There have been other systems developed in the past utilizing light or sound energy for determining distance and position. One simple example of this is the Polaroid cameras which utilize ultrasound for determining distances for taking photographs. Another example is the system disclosed in U.S. Pat. No. 3,352,223 in which three lasers are utilized to determine the attitude and altitude of an instrumented aerospace vehicle with respect to an uninstrumented planetary or lunar surface. This device permits only obtaining pitch and roll angles but not the heading or the azimuth of the vehicle and the local vertical distance or altitude but not the latitude and longitude, or the coordinates of the point on the surface directly below the vehicle and from which the local vertical distance is measured.

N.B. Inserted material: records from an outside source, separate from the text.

===== src/rtl/pipe_sched_if.sv =====
// pipe_sched_if: ID-stage decode/hazard inputs and pipeline control outputs of pipe_sched.
interface pipe_sched_if #(parameter int XLEN_REGIDX = 5);
   logic                   dec_valid;
   logic [XLEN_REGIDX-1:0] dec_rs1;
   logic [XLEN_REGIDX-1:0] dec_rs2;
   logic                   dec_use_rs1;
   logic                   dec_use_rs2;
   logic [XLEN_REGIDX-1:0] dec_rd;
   logic                   dec_wr;
   logic                   dec_is_load;
   logic                   br_taken;
   logic                   mem_busy;
   logic                   if_en;
   logic                   id_en;
   logic                   exec_issue;
   logic                   flush;
   logic                   is_fwd_rs1;
   logic                   is_fwd_rs2;
   logic                   fwd_src_rs1;
   logic                   fwd_src_rs2;
   logic [15:0]            stall_cnt;
   modport master (
      output dec_valid, dec_rs1, dec_rs2, dec_use_rs1, dec_use_rs2, dec_rd, dec_wr, dec_is_load,
             br_taken, mem_busy,
      input  if_en, id_en, exec_issue, flush, is_fwd_rs1, is_fwd_rs2, fwd_src_rs1, fwd_src_rs2,
             stall_cnt
   );
   modport slave (
      input  dec_valid, dec_rs1, dec_rs2, dec_use_rs1, dec_use_rs2, dec_rd, dec_wr, dec_is_load,
             br_taken, mem_busy,
      output if_en, id_en, exec_issue, flush, is_fwd_rs1, is_fwd_rs2, fwd_src_rs1, fwd_src_rs2,
             stall_cnt
   );
endinterface
==> src/rtl/gvt_tracker.sv <==
// gvt_tracker: Global Virtual Time for the PHOLD PDES engine.
// Each round takes the minimum of the active cores' LVTs and the queue head time.
// Ports:
//   clk, rst_n      clock, async active-low reset
//   sim_end         simulation end time (static while running)
//   core_lvt_vld    per-core LVT update strobes
//   core_lvt        packed per-core LVTs, core i at [i*TIME_W +: TIME_W]
//   core_active     per-core busy flags
//   queue_empty     event queue holds nothing
//   queue_min_time  queue head timestamp (valid when !queue_empty)
//   gvt             current GVT, never decreases
//   gvt_upd         one-cycle pulse when gvt changes
//   rtn_vld         simulation finished, sticky until reset
//   gvt_err         sticky monotonicity error (GVT_MONO_CHECK_EN only)
// Build option: define GVT_MONO_CHECK_EN to add the gvt_err checker output.
module gvt_tracker #(
   parameter int NUM_CORES = 8,
   parameter int TIME_W    = 16,
   parameter int CORE_W    = 3
) (
   input  logic                        clk,
   input  logic                        rst_n,
   input  logic [TIME_W-1:0]           sim_end,
   input  logic [NUM_CORES-1:0]        core_lvt_vld,
   input  logic [NUM_CORES*TIME_W-1:0] core_lvt,
   input  logic [NUM_CORES-1:0]        core_active,
   input  logic                        queue_empty,
   input  logic [TIME_W-1:0]           queue_min_time,
   output logic [TIME_W-1:0]           gvt,
   output logic                        gvt_upd,
   output logic                        rtn_vld
`ifdef GVT_MONO_CHECK_EN
   ,
   output logic                        gvt_err
`endif
);

   typedef enum logic [1:0] {
      S_IDLE,
      S_SCAN,
      S_COMMIT,
      S_DONE
   } state_t;

   // All-ones is "infinite": an empty queue seeds the scan with it
   localparam logic [TIME_W-1:0] INF  = '1;
   localparam logic [CORE_W-1:0] LAST = CORE_W'(NUM_CORES - 1);

   state_t            state;
   logic [TIME_W-1:0] lvt_r [NUM_CORES];
   logic [TIME_W-1:0] min_r;
   logic [CORE_W-1:0] idx;

   logic [TIME_W-1:0] seed;
   logic [TIME_W-1:0] lvt_sel;
   logic [TIME_W-1:0] gvt_nxt;
   logic              idle_all;
   logic              adv;

   assign seed     = queue_empty ? INF : queue_min_time;
   assign lvt_sel  = lvt_r[idx];
   assign idle_all = (core_active == '0) && queue_empty;

   // Only a strictly larger, finite minimum moves gvt forward
   assign adv     = !idle_all && (min_r > gvt) && (min_r != INF);
   assign gvt_nxt = adv ? min_r : gvt;

   always_ff @(posedge clk or negedge rst_n) begin
      if (!rst_n) begin
         for (int i = 0; i < NUM_CORES; i++)
            lvt_r[i] <= '0;
      end else begin
         for (int i = 0; i < NUM_CORES; i++)
            if (core_lvt_vld[i])
               lvt_r[i] <= core_lvt[i*TIME_W +: TIME_W];
      end
   end

   always_ff @(posedge clk or negedge rst_n) begin
      if (!rst_n) begin
         state   <= S_IDLE;
         idx     <= '0;
         min_r   <= '0;
         gvt     <= '0;
         gvt_upd <= 1'b0;
         rtn_vld <= 1'b0;
      end else begin
         gvt_upd <= 1'b0;
         unique case (state)
            S_IDLE: begin
               idx   <= '0;
               min_r <= seed;
               state <= S_SCAN;
            end
            S_SCAN: begin
               // Registered LVT: a same-cycle write lands next round
               if (core_active[idx] && (lvt_sel < min_r))
                  min_r <= lvt_sel;
               if (idx == LAST)
                  state <= S_COMMIT;
               else
                  idx <= idx + 1'b1;
            end
            S_COMMIT: begin
               if (adv) begin
                  gvt     <= min_r;
                  gvt_upd <= 1'b1;
               end
               if (idle_all || (gvt_nxt >= sim_end)) begin
                  state   <= S_DONE;
                  rtn_vld <= 1'b1;
               end else begin
                  state <= S_SCAN;
                  idx   <= '0;
                  min_r <= seed;
               end
            end
            S_DONE: begin
               rtn_vld <= 1'b1;
            end
            default: begin
               state <= S_IDLE;
            end
         endcase
      end
   end

`ifdef GVT_MONO_CHECK_EN
   // Sticky flag: some active source reported a time behind committed gvt
   always_ff @(posedge clk or negedge rst_n) begin
      if (!rst_n)
         gvt_err <= 1'b0;
      else if ((state == S_COMMIT) && !idle_all && (min_r < gvt))
         gvt_err <= 1'b1;
   end
`endif

endmodule

==> config.mk <==
export PLATFORM = sky130hd
export DESIGN_NAME = gvt_tracker
export DESIGN_NICKNAME = d
export VERILOG_FILES = /design/src/rtl/gvt_tracker.sv
export SDC_FILE = /design/constraint.sdc
export NUM_CORES = 1
export LEC_CHECK = 0
export ABC_AREA = 1
export CORE_MARGIN = 5
export CORE_UTILIZATION = 27
export DETAILED_ROUTE_END_ITERATION = 10
export GPL_TIMING_DRIVEN = 0
export PLACE_DENSITY_LB_ADDON = 0.2
export SETUP_SLACK_MARGIN = 0.5
export SLEW_MARGIN = 40
export SYNTH_ARGS = -nofsm -noshare
export SYNTH_HDL_FRONTEND = slang
export SYNTH_SLANG_ARGS = --single-unit
==> constraint.sdc <==
create_clock -name clk -period 3.1 [get_ports clk]
set_input_delay 0.465 -clock clk [delete_from_list [all_inputs] [get_ports clk]]
set_output_delay 0.465 -clock clk [all_outputs]
set_load 0.01 [all_outputs]
==> results of run 1 <==
-- cell type report --
type / instances / share of cell area (%)
multi-input cells: 723 / 33.6
flip-flops and latches: 167 / 32.8
repair buffers: 226 / 17.6
inverters: 146 / 4.30
clock buffers: 17 / 3.34
clock inverters: 15 / 1.74
plain buffers: 58 / 2.21
well taps: 448 / 4.40
-- report_power, final --
group	switching, mW	internal, mW
clock network	1.15	1.14
registers	0.265	2.58
logic	3.56	2.60
total	4.98	6.31
-- worst max-delay path by stage --
stage | from | slack, ns | end
after floorplan | gvt[1]$_DFFE_PN0P_ | -0.11 | min_r[10]$_DFFE_PN0P_
after global placement | rst_n | -5.70 | lvt_r[29]$_DFFE_PN0P_
final | gvt[1]$_DFFE_PN0P_ | -0.60 | min_r[12]$_DFFE_PN0P_
after global routing | gvt[1]$_DFFE_PN0P_ | -0.83 | min_r[13]$_DFFE_PN0P_
after CTS | min_r[1]$_DFFE_PN0P_ | -0.54 | min_r[13]$_DFFE_PN0P_
after detailed placement | queue_empty | -1.14 | min_r[11]$_DFFE_PN0P_
-- routing by layer --
layer	vias up	GRT usage [%]	routed length [µm]
met5	-	0	32
met4	4	3.98	586
met3	34	3.04	1510
met2	197	26.7	14500
met1	3899	22.3	14400
li1	4122	-	-
-- cells by family (layout without fill, tap and decap cells) --
| logic type | Yosys count | in the layout | share of synthesized area [%] |
|---|---|---|---|
| buf+inv | 204 | 462 | 8.79 |
| flops | 167 | 167 | 46.1 |
| fa+ha+maj | 53 | 53 | 7.32 |
| compound gates | 302 | 302 | 17.8 |
| mux | 45 | 45 | 5.59 |
| simple gates | 323 | 323 | 14.3 |
-- timing repair --
action	CTS	global route
gates cloned	1	2
pin swaps	6	8
endpoints found under the hold margin	52	0
setup buffers	15	12
gates resized for setup	10	56
hold buffers	1	0
setup endpoints to repair	21	21
-- layout by cell type (no fill, tap or decap), types with 6 or more instances in the layout --
cell type,Yosys,final
mux2_2,45,45
a31oi_1,15,15
clkdlybuf4s50_1,0,192
clkbuf_16,0,18
o21ai_1,2,13
o21ai_0,186,169
clkinv_8,0,6
buf_2,9,9
buf_1,9,7
o21ai_2,0,6
nor2_1,17,15
buf_4,1,29
a221oi_1,15,15
clkbuf_1,37,35
nand2_2,0,9
inv_1,145,139
ha_1,53,48
inv_2,1,7
nand4_1,6,6
nand2_1,262,251
nand3_1,27,26
dfrtp_1,167,166
a21oi_1,75,69
-- flip-flops by register name, indices dropped and copies added, names as in the netlist --
name     cells
lvt_r      128
gvt         16
min_r       16
idx          3
state        2
gvt_upd      1
rtn_vld      1
-- through the flow --
stage	std cells	cell area, µm²	power [mW]
global route	1800	12800	12.2
CTS	1786	12400	10.7
detailed placement	1737	11600	8.07
floorplan	1094	9090	6.28
finish	1800	12800	11.3
global placement	1735	11600	7.94
-- worst max-delay path, stage by stage, from the launching register on --
cell	delay, ns
dfrtp_1	0.38
inv_2	0.05
ha_4	0.26
inv_2	0.03
nor2_2	0.07
o21ai_1	0.06
nand2_1	0.06
nand3_1	0.08
o211ai_1	0.10
a21oi_1	0.09
o21ai_1	0.18
nand2_2	0.20
buf_8	0.19
o21ai_1	0.17
ha_1	0.29
a21oi_2	0.14
o21ai_2	0.08
a21oi_4	0.16
nand4_1	0.27
a21oi_4	0.35
nand2_4	0.11
buf_6	0.16
nand2_1	0.06
nand2_1	0.04
==> impl_metrics.csv, run 1 <==
group,metric,value,unit
grt,grt_util_all_layers,16.2,%
worst_setup_path,worstSetupEndpointType,"flop",
hold_path,hold_class,"flop to flop",
synthesis,synth_top_area_share,46.1,%
detailed_routing,drc,0,
clock_tree,root_buffer,"clkbuf_16",
synthesis,syn_area,9060,µm²
placed_design,dp_worst_setup_slack,-1.14,ns
sta,fin_tns_setup,-11.85,ns
worst_setup_path,crit_arrival,4.03,ns
clock_tree,cts_tree,"built",
sta,setup_viol,21,
sta,max_freq,0.270,GHz
synthesis,avgSynthCellArea,8.28,µm²
sta,hold_ws,0.504,ns
die,dieArea,37300,µm²
grt,grt_first_pass_wirelength,46000,µm
worst_setup_path,critPathMaxFanout,10,
sta,finalCritPeriodShare,119,%
outcome,violations,"negative setup slack",
worst_setup_path,rrSetupSlack,-0.60,ns
synthesis,syn_inst,1094,
die,initial_utilization,27.1,%
grt,grt_pass1_vias,8291,
final_layout,seq_area,4180,µm²
grt,overflow,0,
detailed_routing,wl_per_cell,17.2,µm
die,die_y,193,µm
detailed_routing,num_vias,8256,
sta,finalClockSkew,0.0201,ns
clock_tree,clock-sinks,167,
final_layout,diodes,0,
placed_design,gp_congestion,0.826,
worst_setup_path,r2r_start,"gvt[1]$_DFFE_PN0P_",
clock_tree,clk_pin_slew,0.07,ns
synthesis,synth_most_common_cell,"nand2_1",
die,core,33400,µm²
clock_tree,htree_num_levels,4,
detailed_routing,first_pass_iters,5,
worst_setup_path,reg2reg_to,"min_r[12]$_DFFE_PN0P_",
final_layout,drive_gt1_share,12.8,%
grt,antenna_found_initial,2,
final_layout,multi_input_area,4290,µm²
synthesis,synth_nets,1326,
clock_tree,clk_latency,0.45,ns
detailed_routing,drtIter0Drc,462,
hold_path,hold_depth,1,
hold_path,min_to,"lvt_r[125]$_DFFE_PN0P_",
grt,grt_max_degree,69,
final_layout,nNetsFinal,1571,
synthesis,synthTopCellsByArea,"dfrtp_1, nand2_1, o21ai_0, ha_1, inv_1",
synthesis,synth_cell_types,30,
synthesis,synth-edff-count,0,
pwr,peakVddDrop,0.000397,V
final_layout,synthToLayoutAreaGrowth,40.8,%
sta,tightest_slew,0.620,ns
synthesis,yosys_warnings,0,
outcome,outcome,"finished, violations left",
worst_setup_path,critPathKind,"flop to flop",
die,ioPinCount,197,
detailed_routing,postRouteAntennaNets,0,
detailed_routing,avgViaCountPerCell,4.59,
synthesis,synth_area_leader_cell,"dfrtp_1",
detailed_routing,drt-total-wl,31000,µm
die,fp.dieW,193,µm
sta,fin_ws,-0.604,ns
sta,hold_viol,0,
sta,maxSlewHeadroom,58.7,%
sta,timing.final.crit_period,3.70,ns
sta,rsz0062_at_grt,"true",
sta,slew_viol_final,0,
pwr,p_leak,5.78,nW
pwr,powerDensity,886,nW/µm²
clock_tree,numCtsBuffers,17,
worst_setup_path,crit_path_start_kind,"flop",
placed_design,port_buffers,193,
synthesis,yosysSeqAreaShare,46.1,%
synthesis,synth-seq-cells,167,
job,drv_cap,0,
final_layout,fillerInstances,3516,
synthesis,synth_common_cells,"nand2_1, o21ai_0, dfrtp_1",
die,placementRows,67,
worst_setup_path,critPathRequiredTime,3.43,ns
clock_tree,clockBufferDepth,2,
synthesis,ys_async_sr_fraction,100,%
final_layout,final_util,38.2,%
hold_path,hold_start,"lvt_r[125]$_DFFE_PN0P_",
worst_setup_path,ff2ff_path_depth,23,
synthesis,synthFlopType,"dfrtp_1",
placed_design,place_hpwl,24500,µm
Note: power is estimated with default switching activity, not from simulation.
==> src/rtl/scan_pkg.sv <==
// Shared types, decoder enable patterns and the round-robin slot search
// used by the decoder scan sequencer.
package scan_pkg;

  typedef enum logic [1:0] {
    ST_IDLE  = 2'd0,
    ST_BLANK = 2'd1,
    ST_DRIVE = 2'd2
  } state_e;

  typedef struct packed {
    logic g1;
    logic g2a;
    logic g2b;
  } dec_en_t;

  localparam dec_en_t DEC_ON  = 3'b100;
  localparam dec_en_t DEC_OFF = 3'b011;

  typedef struct packed {
    logic       wrap;
    logic [2:0] idx;
  } slot_t;

  // First set mask bit strictly after sel, wrapping 7->0; a lone bit finds itself.
  function automatic slot_t next_slot(input logic [7:0] mask, input logic [2:0] sel);
    slot_t      r;
    logic       found;
    logic [2:0] i;
    r.idx  = sel;
    r.wrap = 1'b0;
    found  = 1'b0;
    for (int k = 1; k <= 8; k++) begin
      i = sel + 3'(k);
      if (!found && mask[i]) begin
        found = 1'b1;
        r.idx = i;
      end
    end
    r.wrap = (r.idx <= sel);
    return r;
  endfunction

  function automatic logic [7:0] strobe_n(input logic [2:0] idx);
    return ~(8'b1 << idx);
  endfunction

endpackage

==> src/rtl/decoder_scan_ctrl_if.sv <==
// Control and decoder-side signals of the scan sequencer. The master is the
// sequencer; the slave is the surrounding timing logic plus the decoder.
interface decoder_scan_ctrl_if;
  logic       EN;
  logic [7:0] MASK;
  logic       C;
  logic       B;
  logic       A;
  logic       G1;
  logic       G2A;
  logic       G2B;
  logic [7:0] Y_N;
  logic       BUSY;
  logic       FRAME;

  modport master (
    input  EN, MASK,
    output C, B, A, G1, G2A, G2B, Y_N, BUSY, FRAME
  );

  modport slave (
    output EN, MASK,
    input  C, B, A, G1, G2A, G2B, Y_N, BUSY, FRAME
  );
endinterface

==> src/rtl/scan_sel_search.sv <==
// Combinational 8-bit round-robin search: next enabled slot after start_i.
module scan_sel_search
  import scan_pkg::*;
(
  input  logic [7:0] mask_i,
  input  logic [2:0] start_i,
  output logic [2:0] idx_o,
  output logic       valid_o,
  output logic       wrap_o
);
  slot_t res;

  assign res     = next_slot(mask_i, start_i);
  assign idx_o   = res.idx;
  assign wrap_o  = res.wrap;
  assign valid_o = |mask_i;
endmodule

==> src/rtl/decoder_scan_ctrl.sv <==
// Scan sequencer for an active-low 3-to-8 decoder: round-robin over enabled
// slots with a blanking gap before each slot and a FRAME pulse on wrap.
module decoder_scan_ctrl
  import scan_pkg::*;
#(
  parameter int unsigned DIV   = 1000,
  parameter int unsigned BLANK = 4
) (
  input  logic                CLK,
  input  logic                CLR_N,
  decoder_scan_ctrl_if.master bus,
  output state_e              dbg_state_o
);
  localparam logic [15:0] CNT_DRIVE = 16'(DIV - 1);
  localparam logic [15:0] CNT_BLANK = 16'(BLANK - 1);

  state_e      state_q;
  logic [15:0] cnt_q;
  logic [2:0]  sel_q;
  dec_en_t     dec_q;
  logic [7:0]  y_n_q;
  logic        busy_q;
  logic        frame_q;

  logic [2:0]  srch_idx;
  logic        srch_valid;
  logic        srch_wrap;
  logic        boundary;

  // Searching from 7 out of IDLE lands on the lowest set bit.
  scan_sel_search u_search (
    .mask_i  (bus.MASK),
    .start_i ((state_q == ST_IDLE) ? 3'd7 : sel_q),
    .idx_o   (srch_idx),
    .valid_o (srch_valid),
    .wrap_o  (srch_wrap)
  );

  assign boundary = (state_q == ST_IDLE) || ((state_q == ST_DRIVE) && (cnt_q == '0));

  always_ff @(posedge CLK or negedge CLR_N) begin
    if (!CLR_N) begin
      state_q <= ST_IDLE;
      cnt_q   <= '0;
      sel_q   <= 3'd0;
      dec_q   <= DEC_OFF;
      y_n_q   <= 8'hFF;
      busy_q  <= 1'b0;
      frame_q <= 1'b0;
    end else begin
      frame_q <= 1'b0;
      if (!bus.EN) begin
        state_q <= ST_IDLE;
        cnt_q   <= '0;
        dec_q   <= DEC_OFF;
        y_n_q   <= 8'hFF;
        busy_q  <= 1'b0;
      end else if (boundary) begin
        if (srch_valid) begin
          sel_q   <= srch_idx;
          frame_q <= srch_wrap && (state_q == ST_DRIVE);
          busy_q  <= 1'b1;
          if (BLANK == 0) begin
            state_q <= ST_DRIVE;
            cnt_q   <= CNT_DRIVE;
            dec_q   <= DEC_ON;
            y_n_q   <= strobe_n(srch_idx);
          end else begin
            state_q <= ST_BLANK;
            cnt_q   <= CNT_BLANK;
            dec_q   <= DEC_OFF;
            y_n_q   <= 8'hFF;
          end
        end else begin
          state_q <= ST_IDLE;
          cnt_q   <= '0;
          dec_q   <= DEC_OFF;
          y_n_q   <= 8'hFF;
          busy_q  <= 1'b0;
        end
      end else if ((state_q == ST_BLANK) && (cnt_q == '0)) begin
        state_q <= ST_DRIVE;
        cnt_q   <= CNT_DRIVE;
        dec_q   <= DEC_ON;
        y_n_q   <= strobe_n(sel_q);
      end else if ((state_q == ST_BLANK) || (state_q == ST_DRIVE)) begin
        cnt_q <= cnt_q - 16'd1;
      end else begin
        state_q <= ST_IDLE;
      end
    end
  end

  assign bus.C       = sel_q[2];
  assign bus.B       = sel_q[1];
  assign bus.A       = sel_q[0];
  assign bus.G1      = dec_q.g1;
  assign bus.G2A     = dec_q.g2a;
  assign bus.G2B     = dec_q.g2b;
  assign bus.Y_N     = y_n_q;
  assign bus.BUSY    = busy_q;
  assign bus.FRAME   = frame_q;
  assign dbg_state_o = state_q;
endmodule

Thus, the use of beams of electromagnetic energy to determine distance has been used in the past and is still finding applications.
An article, starting on page 69 of the Mar. 1, 1982 issue of Aviation Week and Space Technology entitled: "USAF Seeks Increased Robot Precision", describes a device for positioning the end effector of a robot with respect to its target on a workpiece for the purpose of issuing corrective commands to the robot's controller. This device uses a "coarse vision sensor consisting of one General Electric 2200 binary camera and a Digital Equipment Corp. 11/03 minicomputer" as a coarse sensor and "a fine resolution system comprising three General Electric 2200 cameras, each resolving a 1 sq. in. area, and a Motorola 6800 minicomputer."
Ultrasonic ranging systems, per se, are available, for example, from the Polaroid Corporation, Ultrasonic Components Group. These operate over distances up to 35 feet. However, such systems have not been applied in apparatus such as motion systems and the like.
Thus, there is a need to independently determine the relative position and attitude of one body with respect to another in all six degrees of freedom (three in translation and three in rotation) that exist between two bodies.
In particular, there is a need to independently measure the relative position and attitude of 6 DOF flight simulation motion bases.